Well, the son of a bitch is dead. And I’m extremely happy for it.

A lot of time is going to be spent on the psychology of this one. I don’t recall anywhere near this level of joy (in myself or in Americans generally) when Saddam was captured & executed. Nor even when Khalid Sheikh Mohammed was captured, even though he had a direct role in 9/11. This one has a symbolism beyond anything I can remember in my life. And perhaps it’s an oddly American idea that I’m going to quote a cartoonist to explain it:

This is the first time that another person’s death has made me happy. When the Iraqis executed Sadam Hussein, it was simple justice. When drones kill lesser terrorist leaders, I’m pleased at the result, not the loss of life. Bin Laden was different. Like many of you, I was watching television on the morning of September 11th, 2001 when the second plane hit the second tower. This time it was personal. For me, Bin Laden’s death is deeply satisfying.

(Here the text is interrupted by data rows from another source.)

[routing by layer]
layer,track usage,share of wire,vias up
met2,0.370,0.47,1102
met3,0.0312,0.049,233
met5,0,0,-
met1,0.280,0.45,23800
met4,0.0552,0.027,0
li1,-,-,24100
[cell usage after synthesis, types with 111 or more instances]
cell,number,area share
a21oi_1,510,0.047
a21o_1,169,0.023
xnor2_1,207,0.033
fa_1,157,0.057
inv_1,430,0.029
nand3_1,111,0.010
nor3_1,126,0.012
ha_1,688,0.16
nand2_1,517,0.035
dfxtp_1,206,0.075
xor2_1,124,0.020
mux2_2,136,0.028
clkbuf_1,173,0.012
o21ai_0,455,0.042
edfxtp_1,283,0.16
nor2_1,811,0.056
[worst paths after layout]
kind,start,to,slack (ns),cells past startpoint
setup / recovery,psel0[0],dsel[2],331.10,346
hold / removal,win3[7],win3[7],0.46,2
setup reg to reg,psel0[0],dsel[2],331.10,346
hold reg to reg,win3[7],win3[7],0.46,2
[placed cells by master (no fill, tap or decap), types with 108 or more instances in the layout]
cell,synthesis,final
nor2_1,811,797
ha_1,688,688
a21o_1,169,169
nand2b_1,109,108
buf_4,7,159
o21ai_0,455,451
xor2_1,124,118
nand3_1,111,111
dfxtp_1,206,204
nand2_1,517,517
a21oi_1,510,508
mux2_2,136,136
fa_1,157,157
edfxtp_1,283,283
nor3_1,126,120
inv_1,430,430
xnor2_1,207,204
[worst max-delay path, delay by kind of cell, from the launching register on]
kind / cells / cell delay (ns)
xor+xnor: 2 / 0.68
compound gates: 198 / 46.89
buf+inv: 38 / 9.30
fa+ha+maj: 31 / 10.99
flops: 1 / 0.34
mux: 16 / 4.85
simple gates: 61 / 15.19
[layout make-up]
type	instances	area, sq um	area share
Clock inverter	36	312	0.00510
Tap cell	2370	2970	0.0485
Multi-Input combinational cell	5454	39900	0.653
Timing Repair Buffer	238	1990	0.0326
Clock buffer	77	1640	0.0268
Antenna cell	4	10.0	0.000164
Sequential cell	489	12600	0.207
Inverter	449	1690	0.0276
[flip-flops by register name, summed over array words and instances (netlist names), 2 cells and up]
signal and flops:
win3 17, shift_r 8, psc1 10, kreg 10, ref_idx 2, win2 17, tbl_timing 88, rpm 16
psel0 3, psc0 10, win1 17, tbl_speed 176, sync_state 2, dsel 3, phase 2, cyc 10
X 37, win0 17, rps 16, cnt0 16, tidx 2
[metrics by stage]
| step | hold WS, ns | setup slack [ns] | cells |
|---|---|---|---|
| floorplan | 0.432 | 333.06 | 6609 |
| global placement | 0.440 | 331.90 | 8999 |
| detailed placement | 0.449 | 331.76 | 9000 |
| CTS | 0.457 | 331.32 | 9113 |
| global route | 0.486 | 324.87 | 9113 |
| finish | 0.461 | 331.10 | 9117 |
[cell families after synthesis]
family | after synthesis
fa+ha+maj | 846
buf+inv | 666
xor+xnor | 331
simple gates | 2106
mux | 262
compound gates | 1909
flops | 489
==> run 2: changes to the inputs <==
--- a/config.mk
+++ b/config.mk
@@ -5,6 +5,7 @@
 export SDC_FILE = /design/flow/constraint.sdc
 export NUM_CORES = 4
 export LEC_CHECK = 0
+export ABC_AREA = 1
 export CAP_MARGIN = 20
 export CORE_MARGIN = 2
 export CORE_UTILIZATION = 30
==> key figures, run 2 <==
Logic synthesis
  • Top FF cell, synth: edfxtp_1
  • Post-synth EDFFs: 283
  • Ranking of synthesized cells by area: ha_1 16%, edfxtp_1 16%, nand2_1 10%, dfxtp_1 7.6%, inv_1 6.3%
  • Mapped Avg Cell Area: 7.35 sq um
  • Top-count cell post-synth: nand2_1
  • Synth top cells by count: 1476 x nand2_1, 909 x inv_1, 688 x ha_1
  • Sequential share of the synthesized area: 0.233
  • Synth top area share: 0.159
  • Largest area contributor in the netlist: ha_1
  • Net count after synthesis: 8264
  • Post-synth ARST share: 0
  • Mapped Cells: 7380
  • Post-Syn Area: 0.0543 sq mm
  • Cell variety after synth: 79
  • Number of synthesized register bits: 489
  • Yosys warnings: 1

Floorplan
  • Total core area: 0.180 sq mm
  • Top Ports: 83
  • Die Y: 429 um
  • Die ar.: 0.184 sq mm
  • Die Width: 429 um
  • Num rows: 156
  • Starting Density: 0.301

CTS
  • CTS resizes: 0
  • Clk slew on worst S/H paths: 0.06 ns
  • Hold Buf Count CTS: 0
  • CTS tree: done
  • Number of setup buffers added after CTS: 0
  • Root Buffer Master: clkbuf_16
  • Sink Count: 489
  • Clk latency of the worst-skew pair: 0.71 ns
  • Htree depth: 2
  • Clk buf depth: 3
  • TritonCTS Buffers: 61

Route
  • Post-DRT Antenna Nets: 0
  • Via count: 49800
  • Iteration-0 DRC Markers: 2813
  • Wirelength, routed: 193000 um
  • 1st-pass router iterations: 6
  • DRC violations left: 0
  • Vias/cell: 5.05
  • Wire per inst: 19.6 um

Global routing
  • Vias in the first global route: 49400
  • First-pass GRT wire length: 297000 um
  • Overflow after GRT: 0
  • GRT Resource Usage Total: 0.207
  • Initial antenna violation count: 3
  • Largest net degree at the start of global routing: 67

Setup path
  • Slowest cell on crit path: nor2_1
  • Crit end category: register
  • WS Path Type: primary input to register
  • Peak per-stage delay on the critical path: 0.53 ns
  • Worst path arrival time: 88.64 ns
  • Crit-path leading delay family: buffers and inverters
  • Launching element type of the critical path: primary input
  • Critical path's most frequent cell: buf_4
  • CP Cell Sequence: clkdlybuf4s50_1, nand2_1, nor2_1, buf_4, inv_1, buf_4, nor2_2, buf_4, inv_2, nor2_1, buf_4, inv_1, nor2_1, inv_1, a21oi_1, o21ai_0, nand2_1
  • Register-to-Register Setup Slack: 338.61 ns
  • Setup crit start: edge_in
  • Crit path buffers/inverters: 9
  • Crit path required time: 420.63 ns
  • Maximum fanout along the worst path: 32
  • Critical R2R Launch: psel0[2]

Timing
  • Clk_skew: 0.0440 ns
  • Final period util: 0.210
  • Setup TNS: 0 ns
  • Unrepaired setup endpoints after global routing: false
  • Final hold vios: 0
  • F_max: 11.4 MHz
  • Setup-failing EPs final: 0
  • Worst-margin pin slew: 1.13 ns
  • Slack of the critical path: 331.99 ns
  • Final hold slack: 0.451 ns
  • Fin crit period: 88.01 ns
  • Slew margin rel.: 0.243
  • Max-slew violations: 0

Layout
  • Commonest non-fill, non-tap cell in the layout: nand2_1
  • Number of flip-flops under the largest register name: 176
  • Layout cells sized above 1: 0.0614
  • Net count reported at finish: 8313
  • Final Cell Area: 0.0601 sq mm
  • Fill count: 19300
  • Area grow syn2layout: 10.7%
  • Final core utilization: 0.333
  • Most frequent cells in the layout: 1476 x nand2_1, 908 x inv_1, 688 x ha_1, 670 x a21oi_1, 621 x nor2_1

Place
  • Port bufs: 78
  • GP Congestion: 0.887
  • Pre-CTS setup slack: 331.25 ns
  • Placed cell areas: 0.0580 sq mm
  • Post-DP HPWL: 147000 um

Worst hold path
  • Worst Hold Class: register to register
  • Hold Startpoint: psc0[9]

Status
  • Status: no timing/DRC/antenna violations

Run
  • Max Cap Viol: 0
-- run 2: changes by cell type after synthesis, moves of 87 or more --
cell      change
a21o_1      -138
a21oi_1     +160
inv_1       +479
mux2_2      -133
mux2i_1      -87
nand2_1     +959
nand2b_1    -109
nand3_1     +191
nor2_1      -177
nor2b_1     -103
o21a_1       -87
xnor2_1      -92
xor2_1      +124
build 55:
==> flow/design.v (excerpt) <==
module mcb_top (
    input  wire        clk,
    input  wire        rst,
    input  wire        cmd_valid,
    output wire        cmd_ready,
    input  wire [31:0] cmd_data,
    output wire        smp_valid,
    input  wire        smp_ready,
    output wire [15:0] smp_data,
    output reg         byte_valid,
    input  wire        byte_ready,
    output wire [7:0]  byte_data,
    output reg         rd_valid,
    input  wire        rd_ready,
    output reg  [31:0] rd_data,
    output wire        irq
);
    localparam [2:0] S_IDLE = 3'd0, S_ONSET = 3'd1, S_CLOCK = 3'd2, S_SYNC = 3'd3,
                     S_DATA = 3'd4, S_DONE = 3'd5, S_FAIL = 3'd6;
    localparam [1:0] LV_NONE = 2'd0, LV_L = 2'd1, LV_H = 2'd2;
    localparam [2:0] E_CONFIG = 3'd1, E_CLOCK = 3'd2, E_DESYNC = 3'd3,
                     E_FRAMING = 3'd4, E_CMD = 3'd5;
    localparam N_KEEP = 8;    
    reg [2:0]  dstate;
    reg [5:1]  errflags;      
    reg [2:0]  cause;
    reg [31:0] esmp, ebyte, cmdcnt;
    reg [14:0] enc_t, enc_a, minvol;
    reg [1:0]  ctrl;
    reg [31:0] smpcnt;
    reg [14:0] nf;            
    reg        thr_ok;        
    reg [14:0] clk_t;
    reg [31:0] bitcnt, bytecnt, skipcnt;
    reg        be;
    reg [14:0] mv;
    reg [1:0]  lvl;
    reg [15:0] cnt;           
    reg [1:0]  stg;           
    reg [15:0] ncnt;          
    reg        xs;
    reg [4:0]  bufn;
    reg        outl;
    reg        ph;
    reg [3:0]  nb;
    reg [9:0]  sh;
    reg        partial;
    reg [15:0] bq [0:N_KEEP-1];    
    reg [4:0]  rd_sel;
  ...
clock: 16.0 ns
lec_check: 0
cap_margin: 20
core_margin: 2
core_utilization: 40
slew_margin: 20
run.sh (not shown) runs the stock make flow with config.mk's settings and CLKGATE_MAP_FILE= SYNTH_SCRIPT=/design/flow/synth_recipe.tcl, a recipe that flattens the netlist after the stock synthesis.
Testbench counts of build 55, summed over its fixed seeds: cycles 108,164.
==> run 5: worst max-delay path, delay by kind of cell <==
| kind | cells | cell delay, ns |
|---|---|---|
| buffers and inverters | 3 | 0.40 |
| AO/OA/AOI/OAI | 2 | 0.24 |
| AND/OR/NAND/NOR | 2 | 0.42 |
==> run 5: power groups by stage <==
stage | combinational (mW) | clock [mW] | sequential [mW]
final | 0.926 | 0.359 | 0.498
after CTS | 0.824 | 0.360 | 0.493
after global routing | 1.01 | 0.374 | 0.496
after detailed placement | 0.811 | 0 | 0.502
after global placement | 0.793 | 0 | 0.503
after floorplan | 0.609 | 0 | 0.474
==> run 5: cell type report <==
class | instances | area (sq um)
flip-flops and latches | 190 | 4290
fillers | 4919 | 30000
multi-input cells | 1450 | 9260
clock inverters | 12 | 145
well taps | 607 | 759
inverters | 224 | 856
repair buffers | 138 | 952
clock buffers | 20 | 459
Context: an optimization exercise on an open-source flow, tuned for small area and few clock cycles. The choices shown serve that exercise and are no tape-out recipe.
Function was checked by simulation only, so behaviour that the tests miss may differ from the original.
Power figures rest on the tool's default switching activity, not on a simulated workload.

// hdlc_rx32
module hdlc_rx32 (
    input  wire        clk,
    input  wire        rst,
    input  wire        rx_valid,
    output wire        rx_ready,
    input  wire [31:0] rx_data,
    input  wire  [2:0] rx_len,
    input  wire        rx_clear,
    output wire        pl_valid,
    input  wire        pl_ready,
    output wire [31:0] pl_data,
    output wire  [2:0] pl_len,
    output wire        pl_end,
    output wire        pl_crc_ok,
    output wire        pl_abort
);
Size in the first run: about 350 cells after synthesis, roughly 80 I/O pins, ~3000 um2 of cells after synthesis.
clock: 5.5 ns
lec_check: 0
cap_margin: 0
core_margin: 2
core_utilization: 40
gpl_timing_driven: 0
slew_margin: 0
standard.sh (not shown) runs the stock make flow with config.mk's settings and CLKGATE_MAP_FILE= SYNTH_SCRIPT=/design/flow/synth_recipe.tcl, a recipe that flattens the netlist after the stock synthesis.
==> flow/flow/run.sh <==
#!/bin/bash
# Layout flow: the standard flow (standard.sh, ORFS synth to finish) with
# two changes:
#  - ABC maps the logic with flow/abc_area.script (structural choices, then
#    delay mapping with area recovery) in place of ORFS's speed script,
#    which upsizes every gate; synthesis is otherwise unchanged, so the
#    registers are the standard synthesis's;
#  - the port buffers are buf_1 cells instead of the default buffer cell.
# Each step's full log stays in orfs/logs/; make's own output goes to
# flow_make.log in the work folder.
set -euo pipefail
W=$PWD
rm -rf "$W/scripts_local"
cp -r "$FLOW_HOME/scripts" "$W/scripts_local"
cp "$W/flow/abc_area.script" "$W/scripts_local/abc_speed.script"
bash "$W/standard.sh" SCRIPTS_DIR="$W/scripts_local" \
    BUFFER_PORTS_ARGS="-buffer_cell sky130_fd_sc_hd__buf_1" finish \
    > "$W/flow_make.log" 2>&1
==> flow/flow/abc_area.script <==
&get -n
&st
&dch
&nf -R 1000
&put
topo
Testbench counts at the start, summed over its fixed seeds: cycles 49,670.
Background: an optimization exercise with open tools, aiming at small area. Do not read the settings as production practice.
Function was checked by simulation only, so behaviour that the tests miss may differ from the original.
Power figures rest on the tool's default switching activity, not on a simulated workload.

==> flow/design.v <==
module wh8_core (
    input  wire       clk,
    input  wire       rst,
    input  wire       disp_valid,
    output wire       disp_ready,
    input  wire [1:0] disp_seg,
    input  wire [7:0] disp_pc,
    input  wire [7:0] disp_acc,
    input  wire [7:0] disp_x,
    input  wire [7:0] disp_y,
    input  wire       disp_z,
    input  wire [7:0] disp_ir,
    input  wire [7:0] disp_quantum,
    output wire       mem_req,
    output wire       mem_we,
    output wire [9:0] mem_addr,
    output wire [7:0] mem_wdata,
    input  wire       mem_ack,
    input  wire [7:0] mem_rdata,
    output wire       ret_valid,
    output wire       done_valid,
    output wire [2:0] done_cause,
    output wire [7:0] r_pc,
    output wire [7:0] r_acc,
    output wire [7:0] r_x,
    output wire [7:0] r_y,
    output wire       r_z,
    output wire [7:0] r_ir,
    output reg        con_valid,
    output reg  [7:0] con_data
);
    localparam [7:0] OP_BRK   = 8'h00;
    localparam [7:0] OP_ADC   = 8'h6D;
    localparam [7:0] OP_STA   = 8'h8D;
    localparam [7:0] OP_LDY_I = 8'hA0;
    localparam [7:0] OP_LDX_I = 8'hA2;
    localparam [7:0] OP_LDA_I = 8'hA9;
    localparam [7:0] OP_LDY_A = 8'hAC;
    localparam [7:0] OP_LDA_A = 8'hAD;
    localparam [7:0] OP_LDX_A = 8'hAE;
    localparam [7:0] OP_BNE   = 8'hD0;
    localparam [7:0] OP_NOP   = 8'hEA;
    localparam [7:0] OP_CPX   = 8'hEC;
    localparam [7:0] OP_INC   = 8'hEE;
    localparam [7:0] OP_SYS   = 8'hFF;
    localparam [2:0] C_QUANTUM = 3'd0;
    localparam [2:0] C_BRK     = 3'd1;
    localparam [2:0] C_ILLEGAL = 3'd3;
    localparam [2:0] C_OPSEG   = 3'd5;
    localparam [2:0] C_SYSARG  = 3'd6;
    localparam [2:0] C_STRSEG  = 3'd7;
    localparam [3:0] S_IDLE   = 4'd0;
    localparam [3:0] S_FETCH  = 4'd1;
    localparam [3:0] S_DECODE = 4'd2;
    localparam [3:0] S_ARG1   = 4'd3;
    localparam [3:0] S_ARG2   = 4'd4;
    localparam [3:0] S_EXEC   = 4'd5;
    localparam [3:0] S_READ   = 4'd6;
    localparam [3:0] S_EXEC2  = 4'd7;
    localparam [3:0] S_WRITE  = 4'd8;
    localparam [3:0] S_SYSDEC = 4'd9;
    localparam [3:0] S_SYSSTR = 4'd10;
    localparam [3:0] S_RET    = 4'd11;
    localparam [3:0] S_DONE   = 4'd12;
    reg [3:0] state;
    reg [7:0] pc, acc, x, y, ir;
    reg       z;
    reg [1:0] seg;
    reg [7:0] quantum;
    reg [7:0] qcount;
    reg [7:0] op;
    reg [7:0] lo, hi;
    reg [7:0] data;
    reg [8:0] sptr;       
    reg [1:0] digit;      
    reg [2:0] cause;
    reg       legal;
    reg [1:0] nargs;
    always @(*) begin
        legal = 1'b1;
        nargs = 2'd0;
        case (op)
            OP_BRK, OP_NOP, OP_SYS:                     nargs = 2'd0;
            OP_LDY_I, OP_LDX_I, OP_LDA_I, OP_BNE:       nargs = 2'd1;
            OP_ADC, OP_STA, OP_LDY_A, OP_LDA_A,
            OP_LDX_A, OP_CPX, OP_INC:                   nargs = 2'd2;
            default:                                    legal = 1'b0;
        endcase
    end
    wire [7:0] y_hund = y / 8'd100;
    wire [7:0] y_tens = (y / 8'd10) % 8'd10;
    wire [7:0] y_ones = y % 8'd10;
    reg  [7:0] dec_digit;
    always @(*) begin
        case (digit)
            2'd2:    dec_digit = y_hund;
            2'd1:    dec_digit = y_tens;
            default: dec_digit = y_ones;
        endcase
    end
    assign mem_req = (state == S_FETCH) || (state == S_ARG1) || (state == S_ARG2) ||
                     (state == S_READ)  || (state == S_WRITE) ||
                     (state == S_SYSSTR && !sptr[8]);
    assign mem_we  = (state == S_WRITE);
    assign mem_addr = (state == S_READ || state == S_WRITE) ? {seg, lo} :
                      (state == S_SYSSTR)                   ? {seg, sptr[7:0]} :
                                                              {seg, pc};
    assign mem_wdata = (op == OP_STA) ? acc : data + 8'd1;
    assign disp_ready = (state == S_IDLE);
    assign ret_valid  = (state == S_RET);
    assign done_valid = (state == S_DONE);
    assign done_cause = cause;
    assign r_pc  = pc;
    assign r_acc = acc;
    assign r_x   = x;
    assign r_y   = y;
    assign r_z   = z;
    assign r_ir  = ir;
    wire xfer = mem_req && mem_ack;
    always @(posedge clk) begin
        if (rst) begin
            state     <= S_IDLE;
            pc        <= 8'd0;
            acc       <= 8'd0;
            x         <= 8'd0;
            y         <= 8'd0;
            z         <= 1'b0;
            ir        <= 8'd0;
            seg       <= 2'd0;
            quantum   <= 8'd0;
            qcount    <= 8'd0;
            op        <= 8'd0;
            lo        <= 8'd0;
            hi        <= 8'd0;
            data      <= 8'd0;
            sptr      <= 9'd0;
            digit     <= 2'd0;
            cause     <= 3'd0;
            con_valid <= 1'b0;
            con_data  <= 8'd0;
        end else begin
            con_valid <= 1'b0;
            case (state)
                S_IDLE: begin
                    if (disp_valid) begin
                        seg     <= disp_seg;
                        pc      <= disp_pc;
                        acc     <= disp_acc;
                        x       <= disp_x;
                        y       <= disp_y;
                        z       <= disp_z;
                        ir      <= disp_ir;
                        quantum <= disp_quantum;
                        qcount  <= 8'd0;
                        state   <= S_FETCH;
                    end
                end
                S_FETCH: begin
                    if (xfer) begin
                        op    <= mem_rdata;
                        state <= S_DECODE;
                    end
                end
                S_DECODE: begin
                    if (!legal) begin
                        cause <= C_ILLEGAL;
                        pc <= 8'd0; acc <= 8'd0; x <= 8'd0; y <= 8'd0; z <= 1'b0; ir <= 8'd0;
                        state <= S_DONE;
                    end else begin
                        ir <= op;
                        if (nargs != 2'd0) begin
                            pc    <= pc + 8'd1;
                            state <= S_ARG1;
                        end else begin
                            state <= S_EXEC;
                        end
                    end
                end
                S_ARG1: begin
                    if (xfer) begin
                        lo <= mem_rdata;
                        if (nargs == 2'd2) begin
                            pc    <= pc + 8'd1;
                            state <= S_ARG2;
                        end else begin
                            state <= S_EXEC;
                        end
                    end
                end
                S_ARG2: begin
                    if (xfer) begin
                        hi    <= mem_rdata;
                        state <= S_EXEC;
                    end
                end
                S_EXEC: begin
                    case (op)
                        OP_LDA_I: begin acc <= lo; pc <= pc + 8'd1; state <= S_RET; end
                        OP_LDX_I: begin x   <= lo; pc <= pc + 8'd1; state <= S_RET; end
                        OP_LDY_I: begin y   <= lo; pc <= pc + 8'd1; state <= S_RET; end
                        OP_NOP:   begin pc <= pc + 8'd1; state <= S_RET; end
                        OP_BNE: begin
                            if (!z) pc <= pc + lo + 8'd1;
                            else    pc <= pc + 8'd1;
                            state <= S_RET;
                        end
                        OP_BRK: begin
                            cause <= C_BRK;
                            pc <= 8'd0; acc <= 8'd0; x <= 8'd0; y <= 8'd0; z <= 1'b0; ir <= 8'd0;
                            state <= S_DONE;
                        end
                        OP_SYS: begin
                            if (x == 8'd1) begin
                                if (y >= 8'd100)     digit <= 2'd2;
                                else if (y >= 8'd10) digit <= 2'd1;
                                else                 digit <= 2'd0;
                                state <= S_SYSDEC;
                            end else if (x == 8'd2) begin
                                sptr  <= {1'b0, y};
                                state <= S_SYSSTR;
                            end else begin
                                cause <= C_SYSARG;
                                pc <= 8'd0; acc <= 8'd0; x <= 8'd0; y <= 8'd0; z <= 1'b0; ir <= 8'd0;
                                state <= S_DONE;
                            end
                        end
                        default: begin
                            if (hi != 8'd0) begin
                                cause <= C_OPSEG;
                                pc <= 8'd0; acc <= 8'd0; x <= 8'd0; y <= 8'd0; z <= 1'b0; ir <= 8'd0;
                                state <= S_DONE;
                            end else if (op == OP_STA) begin
                                state <= S_WRITE;
                            end else begin
                                state <= S_READ;
                            end
                        end
                    endcase
                end
                S_READ: begin
                    if (xfer) begin
                        data  <= mem_rdata;
                        state <= S_EXEC2;
                    end
                end
                S_EXEC2: begin
                    case (op)
                        OP_LDA_A: begin acc <= data;       pc <= pc + 8'd1; state <= S_RET; end
                        OP_LDX_A: begin x   <= data;       pc <= pc + 8'd1; state <= S_RET; end
                        OP_LDY_A: begin y   <= data;       pc <= pc + 8'd1; state <= S_RET; end
                        OP_ADC:   begin acc <= acc + data; pc <= pc + 8'd1; state <= S_RET; end
                        OP_CPX:   begin z   <= (data == x); pc <= pc + 8'd1; state <= S_RET; end
                        default:  state <= S_WRITE;    
                    endcase
                end
                S_WRITE: begin
                    if (xfer) begin
                        pc    <= pc + 8'd1;
                        state <= S_RET;
                    end
                end
                S_SYSDEC: begin
                    con_valid <= 1'b1;
                    con_data  <= 8'h30 + dec_digit;
                    if (digit == 2'd0) begin
                        pc    <= pc + 8'd1;
                        state <= S_RET;
                    end else begin
                        digit <= digit - 2'd1;
                    end
                end
                S_SYSSTR: begin
                    if (sptr[8]) begin
                        cause <= C_STRSEG;
                        pc <= 8'd0; acc <= 8'd0; x <= 8'd0; y <= 8'd0; z <= 1'b0; ir <= 8'd0;
                        state <= S_DONE;
                    end else if (xfer) begin
                        if (mem_rdata == 8'd0) begin
                            pc    <= pc + 8'd1;
                            state <= S_RET;
                        end else begin
                            con_valid <= 1'b1;
                            con_data  <= mem_rdata;
                            sptr      <= sptr + 9'd1;
                        end
                    end
                end
                S_RET: begin
                    qcount <= qcount + 8'd1;
                    if (quantum != 8'd0 && qcount + 8'd1 == quantum) begin
                        cause <= C_QUANTUM;
                        state <= S_DONE;
                    end else begin
                        state <= S_FETCH;
                    end
                end
                S_DONE: begin
                    state <= S_IDLE;
                end
                default: state <= S_IDLE;
            endcase
        end
    end
endmodule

Scott Adams is right… This was personal. It’s hard to describe entirely why that is — especially for those of us who internalize individualism — but there’s something to be said to the 9/12 response “We are all New Yorkers”. Bin Laden wasn’t targeting “America” in the abstract, or direct military/diplomatic assets like the USS Cole or a embassy somewhere. He was targeting “Americans” — he was targeting us.

I try to avoid the term “us” very often politically, as it usually implies a bond that does not actually exist — but 9/11 was different. Bin Laden would have been as happy to have me, or you, or anyone else in the towers or on those planes as the unfortunate folks who happened to be there. When someone is targeting civilians rather than soldiers, it’s obvious that the reason that any of us are alive after 9/11 is that we didn’t happen to be in the wrong place at the wrong time, not that we weren’t included in that list of targets. Nothing about me in particular is either more or less “evil” than those who lost their lives that day. Individualist or not, he was targeting you and I.

I suspect that this was similar to the jubilations of Iraqi crowds pulling down the statue of Saddam after the invasion. For them, the oppression Saddam had foisted on their friends, neighbors, and family was personal. I’m sure there was the sense that “it can happen to anyone at any time” during his reign, and when that cap popped, aiming directly at the immediate representation of Saddam in statue form was deeply gratifying to those involved.

Politically, this doesn’t change my position on interventionism. It doesn’t mean that everything America’s done for the last decade in the middle east is worth it. We can have all those discussions, but not right now.

Today, that bastard is dead. And I’m going to enjoy it.